February 20, 2007

Understanding

So I'm driving along a small mountain road, descending from one more abortive attempt to drive along the (mostly closed) Blue Ridge Parkway, and my radio is on, and a news bulletin is fading in and out as I round the curves on the road. Suddenly, I hear snatches of the news from India: fire on train, passengers burned to death. Frantic to learn more -- is this real? Or some horrific re-enactment of Godhra, but the date's not right? -- I stop where I next can on the winding way. Too late. I can't get that station any more, and no other station has any news. I yank out my little shortwave, nothing. Pick up my cellphone, no signal.
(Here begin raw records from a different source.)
==> flow/design.v <==
module led_but_ex1(
	CLK,
	BUT1,
	BUT2,
	LED1,
	LED2
);
input			CLK;
input			BUT1;
input			BUT2;
output			LED1;
output			LED2;
reg				BUT1_r;
reg				BUT2_r;
reg				LED1_m0_r;
reg				LED2_m0_r;
reg				LED1_m1_r;
reg				LED2_m1_r;
reg		[14:0]	cntr;
reg		[14:0]	rst_cnt;
reg				mode;
reg		[11:0]	clk_div;
wire			clk_24KHz;
wire			reset;
assign reset = rst_cnt[14];
assign LED1 = ~mode ? LED1_m1_r : LED1_m0_r;
assign LED2 = ~mode ? LED2_m1_r : LED2_m0_r;
assign clk_24KHz = clk_div[11];
always @ (posedge CLK) begin
	clk_div <= clk_div + 12'b1;
end
always @ (posedge clk_24KHz) begin
	BUT1_r <= BUT1;
	BUT2_r <= BUT2;
	cntr <= cntr + 15'd1;
	if(reset == 1'b0) begin
		rst_cnt <= rst_cnt + 28'd1;
	end
	if(BUT1_r == 1'b0 && BUT2_r == 1'b0 && reset == 1'b1) begin
		mode <= mode ^ 1'b1;
		rst_cnt <= 28'd0;
	end
	LED1_m0_r <= ~BUT1_r;
	LED2_m0_r <= ~BUT2_r;
	if(cntr == 15'd12207) begin
		LED1_m1_r <=  1'b0;
		LED2_m1_r <=  1'b1;
	end
	if(cntr > 15'd24414) begin
		cntr <= 15'd0;
		LED1_m1_r <=  1'b1;
		LED2_m1_r <=  1'b0;
	end
end
endmodule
That's where I am: aware that something awful has happened in India, but unable to find out any more.

Much later I arrive at my destination, a log cabin in the lower Appalachians, where I am going to spend a couple of days. Amazingly enough there's wireless internet here. So now I know more. Bombs on the Samjhauta Express, 66 burned to death ... what is it, really? What is this about? Where are we going, my country where are we going?
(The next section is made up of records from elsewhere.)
--- flow/run.sh ---
#!/bin/bash
# OpenROAD 26Q1-2900-gdf79404cd8, Yosys 0.63+post, stock flow scripts
make -C /OpenROAD-flow-scripts/flow DESIGN_CONFIG=/design/flow/config.mk WORK_HOME=/design/flow/orfs finish
--- flow/config.mk ---
export PLATFORM = sky130hd
export DESIGN_NAME = Leading_Zeros
export DESIGN_NICKNAME = Leading_Zeros
export VERILOG_FILES = /design/flow/design.v
export SDC_FILE = /design/flow/constraint.sdc
export NUM_CORES = 4
export LEC_CHECK = 1
export CORE_UTILIZATION = 40
--- flow/constraint.sdc ---
current_design Leading_Zeros

set clk_period 9.0
set clk_io_pct 0.2

create_clock -name clk0 -period $clk_period

set non_clock_inputs [all_inputs -no_clocks]
set_input_delay [expr $clk_period * $clk_io_pct] -clock clk0 $non_clock_inputs
set_output_delay [expr $clk_period * $clk_io_pct] -clock clk0 [all_outputs]
--- flow/design.v ---
`timescale 1ns / 1ps
`default_nettype none
module Leading_Zeros(
    input  wire [7:0]  E1,
    input  wire [7:0]  E2,
    input  wire [27:0] M1,
    input  wire [27:0] M2,
    output reg  [7:0]  E1_new,
    output reg  [7:0]  E2_new,
    output reg  [27:0] M1_new,
    output reg  [27:0] M2_new
    );
integer count1;
integer count2;
always@(*)
 begin
   casex(M1)
	28'b0000_0000_0000_0000_0000_0000_XXXX: count1 = 6;
	28'b0000_0000_0000_0000_0000_XXXX_XXXX: count1 = 5;
   28'b0000_0000_0000_0000_XXXX_XXXX_XXXX: count1 = 4;
   28'b0000_0000_0000_XXXX_XXXX_XXXX_XXXX: count1 = 3;
   28'b0000_0000_XXXX_XXXX_XXXX_XXXX_XXXX: count1 = 2;	
	28'b0000_XXXX_XXXX_XXXX_XXXX_XXXX_XXXX: count1 = 1;
	default                               : count1 = 0;
	endcase
 end
always@(*) 
 begin
   if (E1 >= count1)
	  begin
	    M1_new = M1<<count1*4;
		 E1_new = E1 - count1;
	  end
	else
	 begin
	   M1_new = M1<<E1*4;
	   E1_new = 7'b0;
	 end
 end
 always@(*)
 begin
   casex(M2)
	28'b0000_0000_0000_0000_0000_0000_XXXX: count2 = 6;
	28'b0000_0000_0000_0000_0000_XXXX_XXXX: count2 = 5;
   28'b0000_0000_0000_0000_XXXX_XXXX_XXXX: count2 = 4;
   28'b0000_0000_0000_XXXX_XXXX_XXXX_XXXX: count2 = 3;
   28'b0000_0000_XXXX_XXXX_XXXX_XXXX_XXXX: count2 = 2;	
	28'b0000_XXXX_XXXX_XXXX_XXXX_XXXX_XXXX: count2 = 1;
	default                               : count2 = 0;
	endcase
 end
always@(*) 
 begin
   if (E2 >= count2)
	  begin
	    M2_new = M2<<count2*4;
		 E2_new = E2 - count2;
	  end
	else
	 begin
	   M2_new = M2<<E2*4;
	   E2_new = 7'b0;
	 end
 end
endmodule
`resetall
==> summary.txt <==
fresh numbers from the pnr run: pin count of the biggest net entering global routing=31, vias in the first global route=2591, Die H=73.4 um, cell row count=25, Peak VDD IR=0.0224 mV, core area=4820 sq um, yosys warns=1, aoi share=30.2%, minimum clock period=8570 ps, tool warnings=33, Hold Vio Cnt, Final=0, clk_buf instances=0, Clock Power Share=0%, Power Internal=92.4 uW, Area leader share=16.7%, routed vias=2856, die area=5390 sq um, Flops=0, DRC errors left=0, combinational power share=100.0%, Net Sw Frac=35.0%, top cells by area=mux2i_1 17%, nor2_1 8.7%, mux2_2 5.5%, a21o_1 4.8%, a2bb2oi_1 3.9%, Placement Cell Area=3530 sq um, Distinct cells, synth=45, GR Util met1=39.1%, Max Fclk=117 MHz, Pins Over Slew Limit=0, met2 Resource Use GR=47.1%, Placed Instances=497, GR Util met3=1.94%, Iter 0 DRT Violations=201, Tightest Pin Transition=866 ps, Yosys chip area=2040 sq um, Routed Antenna Nets=0, Register Area=0 sq um, Setup TNS Final=0 ps, synthesized area=2040 sq um, MaxCap Viol Count=0, die x size=73.4 um, initial antenna violation count=0, diodes inserted=0, routability cong.=0.981, WP data arrival=6770 ps, Top logic family=AND-OR/OR-AND gates, Avg Inst Size Synth=6.89 sq um, and+or+nand+nor area frac=30.0%, layout cells sized above 1=6.51%, Post-Syn Instances=296, HPWL after DPL=6250 um, cells in synth_stat.txt=296, MUX area fraction=22.2%, Area Overhead vs Synth=73.0%, sequential area share after synthesis=0%, final cell count without fillers=497, DR WL/cell=15.4 um, cts hold-fix bufs=0, Pwr per Cell Area=40.3 nW/um^2, drt via density=5.75, gr ovfl total=0, postcts setup bufs=0, part of the power in registers=0%, pre-CTS WS=492 ps, all-layer global routing usage=27.5%, Final Cycle Share=95.2%, highest fanout seen on the critical path=16, Final Power=142 uW, Synth Area in XOR/XNOR=4.29%, Post-CTS Resized=0, critical path launch point type=primary input, Port Buffers=144, Routed WL=7640 um, GR peak layer=met2, drt pass-1 iters=6, Critical Path RT=7200 ps, Worst Hold Class=primary input to primary output, area share of fa/ha/maj cells after synthesis=5.64%, status=finished clean, Synth area leader=mux2i_1, Slew HR=41.8%, type of the worst setup path=primary input to primary output, RSZ-0062 raised after global routing=no, Leak=0.00132 uW, final worst slack=430 ps, Initial Util=42.3%, P_sw=49.7 uW, I/O pins=144, Setup-failing EPs final=0, Final Instance Area=3530 sq um, first-pass GRT wire length=11800 um, CP Capture Type=primary output
-- final timing paths --
check / to / from / cells past startpoint / slack, ps
min: M2_new[0] / M2[0] / 4 / 4590
max: M1_new[24] / M1[5] / 14 / 430
-- cells in the final DEF (no fill, tap or decap), types with 3 or more instances in the layout --
cell and n:
o21a_1 3, o21ai_0 13, nand3_1 3, a2bb2oi_1 9, nor2_1 47, xor2_1 4
clkdlybuf4s50_1 144, nor3_1 12, o22ai_1 8, ha_1 6, nand2b_1 3, or4_1 9
buf_4 6, mux2_2 10, a211o_1 4, or2_2 3, nor2b_1 9, a21o_1 13
o221ai_1 4, mux2i_1 34, inv_1 15, a221oi_1 6, nor4_1 9, a211oi_1 6
a21oi_1 7, nand2_1 15, xnor2_1 6
-- critical path, stage by stage --
cell,delay [ps]
clkdlybuf4s50_1,480
or4_1,550
a211oi_1,510
nor2_1,110
ha_1,230
fa_1,380
nor2b_1,370
nor4_4,200
o31ai_4,700
buf_4,370
mux2i_1,330
a2bb2oi_1,220
o21ai_0,90
clkdlybuf4s50_1,420
-- logic make-up (layout without fill, tap and decap cells) --
family          Yosys count  after routing
compound gates           84             84
xor+xnor                 10             10
fa+ha+maj                 8              8
buf+inv                  31            165
mux                      44             44
simple gates            119            119
-- final cells by class --
class	instances	area [sq um]
fillers	378	1290
inverters	15	56.3
multi-input cells	265	1900
well taps	67	83.8
repair buffers	150	1490
-- through the flow --
| stage | util [%] | hold slack [ps] |
|---|---|---|
| global route | 73.2 | 4640 |
| detailed placement | 73.2 | 4590 |
| floorplan | - | 3660 |
| global placement | 73.2 | 4600 |
| finish | 73.2 | 4590 |
| CTS | 73.2 | 4590 |
-- synth_stat cells, types with 2 or more instances --
library cell,number
inv_1,15
buf_4,4
nor3_1,12
nor2b_1,9
a21oi_1,7
xor2_1,4
xnor2_1,6
buf_2,7
nand2_1,15
clkbuf_1,3
a211oi_1,6
o21ai_2,2
a22oi_1,2
mux2_2,10
nor4_1,9
fa_1,2
a2bb2oi_1,9
buf_6,2
a21o_1,13
or2_2,3
a221oi_1,6
nand3_1,3
o21a_1,3
mux2i_1,34
o21ai_0,14
o221ai_1,4
nand2b_1,3
a211o_1,4
o31ai_2,2
and2_1,2
ha_1,6
or4_1,9
o22ai_1,8
nor2_1,47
I mean, I'm sitting here looking out at stands of bare trees, the sky a pale clear blue through them, strands of clouds, a gurgling stream behind the house, a slight chill in the air, not a sound that I can hear except for my fingers hitting this keyboard. I mean, I'm just sitting here in this spot, trying to imagine sitting in a train on the other side of the globe, trying to imagine an explosion and fire and screams and death and the train trundling along nevertheless. Trying to understand that it's called the Train of Understanding.

I'm trying, but I can't. From this place, right now, it's like trying to imagine what Mars is like.
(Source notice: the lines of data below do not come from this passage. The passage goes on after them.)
$ cat /design/flow/config.mk
export PLATFORM = sky130hd
export DESIGN_NAME = ALU
export DESIGN_NICKNAME = ALU
export VERILOG_FILES = /design/flow/design.v
export SDC_FILE = /design/flow/constraint.sdc
export NUM_CORES = 4
export LEC_CHECK = 1
export CORE_UTILIZATION = 30
$ cat /design/flow/design.v
module ALU(opcode, op1, op2, res, zero);
  input logic[3:0] opcode;
  input logic[31:0] op1, op2;
  output logic[31:0] res;
  output bit zero;
  always_comb begin
    case(opcode)
        4'b0000: res = op1 + op2;
        4'b0001: res = op1 - op2;
        4'b0010: res = ($signed(op1) < $signed(op2)) ? 32'b1 : 32'b0;
        4'b0011: res = ($unsigned(op1) < $unsigned(op2)) ? 32'b1 : 32'b0;
        4'b0100: res = op1 & op2;
        4'b0101: res = op1 | op2;
        4'b0110: res = op1 ^ op2;
        4'b0111: res = op1 << op2[4:0];  
        4'b1000: res = op1 >> op2[4:0];
        4'b1001: res = op1 >>> op2[4:0];  
        4'b1010: res = ($signed(op1) < $signed(op2)) ? 32'b0 : 32'b1;
        4'b1011: res = ($unsigned(op1) < $unsigned(op2)) ? 32'b0 : 32'b1;
      default: res = 32'b0;  
    endcase
    zero = (res == 32'b0) ? 1'b1 : 1'b0;  
  end
endmodule
$ cat /design/flow/constraint.sdc
current_design ALU

set clk_period 19.1
set clk_io_pct 0.2

create_clock -name clk0 -period $clk_period

set non_clock_inputs [all_inputs -no_clocks]
set_input_delay [expr $clk_period * $clk_io_pct] -clock clk0 $non_clock_inputs
set_output_delay [expr $clk_period * $clk_io_pct] -clock clk0 [all_outputs]
$ cat /design/flow/run.sh
#!/bin/bash
# OpenROAD 26Q1-2900-gdf79404cd8, Yosys 0.63+post, stock flow scripts
make -C /OpenROAD-flow-scripts/flow DESIGN_CONFIG=/design/flow/config.mk WORK_HOME=/design/flow/orfs finish
==> results.json <==
{
  "grt_first_pass_wirelength_mm": 74.28,
  "syn_area_sq_um": 9789,
  "layout.area.seq_sq_um": 0,
  "worst-endpoint-required_ps": 15280,
  "layout-drive-gt1-share": 0.1053,
  "first_iter_violations": 1276,
  "sequential_cell_count": 0,
  "yosys.area.top_type": "sky130_fd_sc_hd__ha_1",
  "setup.worst_path.start_class": "input pin",
  "die-height_um": 182.6,
  "dp_cells": 1859,
  "grt_max_degree": 59,
  "sw_frac_of_total": 0.6102,
  "syn-mean-instance-area_sq_um": 6.987,
  "final-instance-count-excl-fill": 1860,
  "setup_tns_ps": 0,
  "fin_crit_ps": 13750,
  "area_growth_pct": 13.64,
  "final_hold_viol_count": 0,
  "power_density_nw_per_um2": 30.70,
  "worstMarginPinSlew_ps": 872.5,
  "fillerInstances": 3362,
  "finalClockPeriodUsage": 0.7199,
  "power.leakage_nw": 4.573,
  "crit_path_max_fanout": 39,
  "grt_pass1_vias": 11230,
  "yosys_warnings": 1,
  "post_cts_hold_buffer_count": 0,
  "worst_hold_path_type": "input pin to primary output",
  "syn_inst": 1401,
  "grt_antenna_before_repair": 1,
  "row_count": 65,
  "ant_nets": 0,
  "synth.area.top_cells": "sky130_fd_sc_hd__ha_1 13%, sky130_fd_sc_hd__mux4_2 10%, sky130_fd_sc_hd__mux2i_1 8.1%, sky130_fd_sc_hd__a21oi_1 5.3%, sky130_fd_sc_hd__nand2_1 5.2%",
  "internal-power_mw": 0.1331,
  "detailedPlacementHpwl_mm": 38.42,
  "yosys.stat.seqShare": 0,
  "ys_chip_area_sq_um": 9789,
  "yosysTopAreaCellShare": 0.1265,
  "power_mw": 0.3416,
  "grt-ovfl-total": 0,
  "vias": 11834,
  "most-common-layout-cells": "135 x sky130_fd_sc_hd__nand2_1, 123 x sky130_fd_sc_hd__nor2_1, 104 x sky130_fd_sc_hd__a21oi_1, 99 x sky130_fd_sc_hd__ha_1, 95 x sky130_fd_sc_hd__clkdlybuf4s50_1",
  "initial_utilization": 0.3078,
  "fp.dieArea_sq_um": 33360,
  "final.clkbuf_count": 0,
  "total_detailed_routing_wirelength_mm": 49.83,
  "setup_viol_count_final": 0,
  "drt_pass1_iterations": 6,
  "warning_count": 99,
  "switchingPower_mw": 0.2084,
  "pins_over_their_slew_limit": 0,
  "cp.arrival_ps": 9930,
  "power.ir.vdd_worst_v": 0.00001415,
  "grtUsageTotal": 0.3031,
  "cts_resized": 0,
  "design.core.area_sq_um": 31800,
  "die_width_um": 182.6,
  "post-route-drc-count": 0,
  "io-pin-count": 101,
  "number_of_setup_buffers_added_after_cts": 0,
  "grt_setup_unrepaired": "false",
  "vias_per_cell": 6.362,
  "netlist-cell-type-count": 86,
  "final_common_cell": "sky130_fd_sc_hd__nand2_1",
  "criticalPathCategory": "input pin to primary output",
  "fmax_mhz": 72.72,
  "drv.max_cap_violation_count": 0,
  "avgRoutedWirePerCell_um": 26.79,
  "gp_congestion": 1.051,
  "postLayoutCellArea_sq_um": 11120,
  "postPlaceCellArea_sq_um": 11120,
  "critPathCaptureType": "primary output",
  "slew-limit-headroom": 0.4033,
  "port_buffers": 101,
  "outcome": "finished, final reports clean",
  "cells_yosys": 1401
}
-- worst paths after layout --
kind | startpoint | to | slack, ps | depth (start not counted)
max | op2[0] | zero | 5350 | 18
min | opcode[0] | res[12] | 8780 | 4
Earlier today, I had been reading about another bomb. A smaller one than on the train, luckily it killed nobody when it went off outside an abortion clinic in Asheville, North Carolina, one morning in March 1999. The next morning's Asheville Citizen-Times had a banner headline: "Clinic Bomb Jolts Asheville". The report said that the bomb "explod[ed] many residents' feelings of immunity from domestic terrorism."

That terrorist in Asheville has never been caught. But that bomb set off some interesting events. Among them, a continuing dialogue between a small group made up of people from both sides of the abortion debate. They call themselves the Blue Moon Group, for the cafe they meet in. (I'll have a longer piece about this effort sometime in the future). At the first meeting, the anti-abortion people started by apologizing for the bomb, even though they had not been responsible for it. It went from there to strength and more strength, and has helped immeasurably in defusing tensions over a subject that rouses great passions in this parts. This week, the group even features in Time magazine as a model for dialogue on a vexing issue.

Tell me: too much to hope for in an India where we are too inured to bombs and violence? Too naive? Poor analogy?

Maybe. But understand this: there have been no more bombs at that clinic in Asheville. Samjhauta, indeed.

4 comments:

Anonymous said...

Too much? Too naive? Poor analogy?

I vote for poor analogy.

1. The anti-abortionists simply and directly apologized for something they didnt themselves do, instead of busily defending themselves and accusing others of accusing them.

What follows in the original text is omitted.